Back in school I always remember getting changed and a kid shouting out to everyone that I had big nipples.
And I can remember feeling really shocked and embarrassed. This wasn’t something I’d thought about before until this one guy had said it…
And now everyone in the PE changing room is stood there laughing at me, it was horrible!
Almost overnight I became so body-conscious…
I didn’t want to take my top off anymore…
I didn’t want to go on holiday with my family in fear of having to take my shirt off on the beach…
And I become obsessed with going to the gym and dieting to change the way I looked.
My logic was if I was to lift weights and build muscle I could change the shape of my chest and by dieting aggressively all year round I could be super lean and have nipples like everyone else…
The gym, the strict diets, the obsessive nature of changing my body completely distorted the way I thought I was supposed to look.
I became so obsessed with being in shape that if my diet waivered slightly off track I’d feel like sh**, and punish myself by making myself eat more and more until I reached a point of wanting to be sick.
I had no respect for my own body anymore.
This continued for a few years and I tried loads of different diets and training routines to stay in shape without getting the body that I wished for.
Then as I moved cities and went to university, I decided to take up running, which was originally for no other reason than to help me lose a bit of weight, keep it off, and feel comfortable in my own skin.
When I started I really enjoyed it and committed to it 3 times a week.
One thing surprised me tho and was something I wasn’t expecting…
Was the huge mindset shift quite early on into running.
Running had completely changed the way I was eating, training, and viewing my body.

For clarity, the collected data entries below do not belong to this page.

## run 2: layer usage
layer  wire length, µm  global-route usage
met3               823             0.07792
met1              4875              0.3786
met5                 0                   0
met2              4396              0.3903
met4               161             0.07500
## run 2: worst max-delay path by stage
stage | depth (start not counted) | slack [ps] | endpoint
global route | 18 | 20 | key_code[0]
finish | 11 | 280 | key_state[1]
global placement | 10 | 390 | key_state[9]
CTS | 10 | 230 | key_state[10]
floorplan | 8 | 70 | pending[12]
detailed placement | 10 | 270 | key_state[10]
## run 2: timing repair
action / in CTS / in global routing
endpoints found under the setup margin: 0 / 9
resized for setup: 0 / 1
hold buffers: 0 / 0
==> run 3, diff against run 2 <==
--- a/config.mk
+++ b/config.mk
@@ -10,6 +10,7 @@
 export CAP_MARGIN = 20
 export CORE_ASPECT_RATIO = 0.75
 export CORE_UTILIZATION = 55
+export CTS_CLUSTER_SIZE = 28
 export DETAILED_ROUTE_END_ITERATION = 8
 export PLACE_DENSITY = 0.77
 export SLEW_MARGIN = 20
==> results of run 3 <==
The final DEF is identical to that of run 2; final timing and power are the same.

All of a sudden my focus was –
“How could I be a better runner”
As opposed to…
“What should I eat and do in the gym to look better in a t-shirt”
I feel like running gave me something else to focus on. It took away my obsessive focus on my body and weight...
It’s the reason I’m now comfortable in my own skin…
And why I no longer have to worry about losing weight or that the weight will all of a sudden pile back on.
As well as the health benefits to running… YOU FEEL AMAZING DOING IT!
This is why I’m so passionate about running!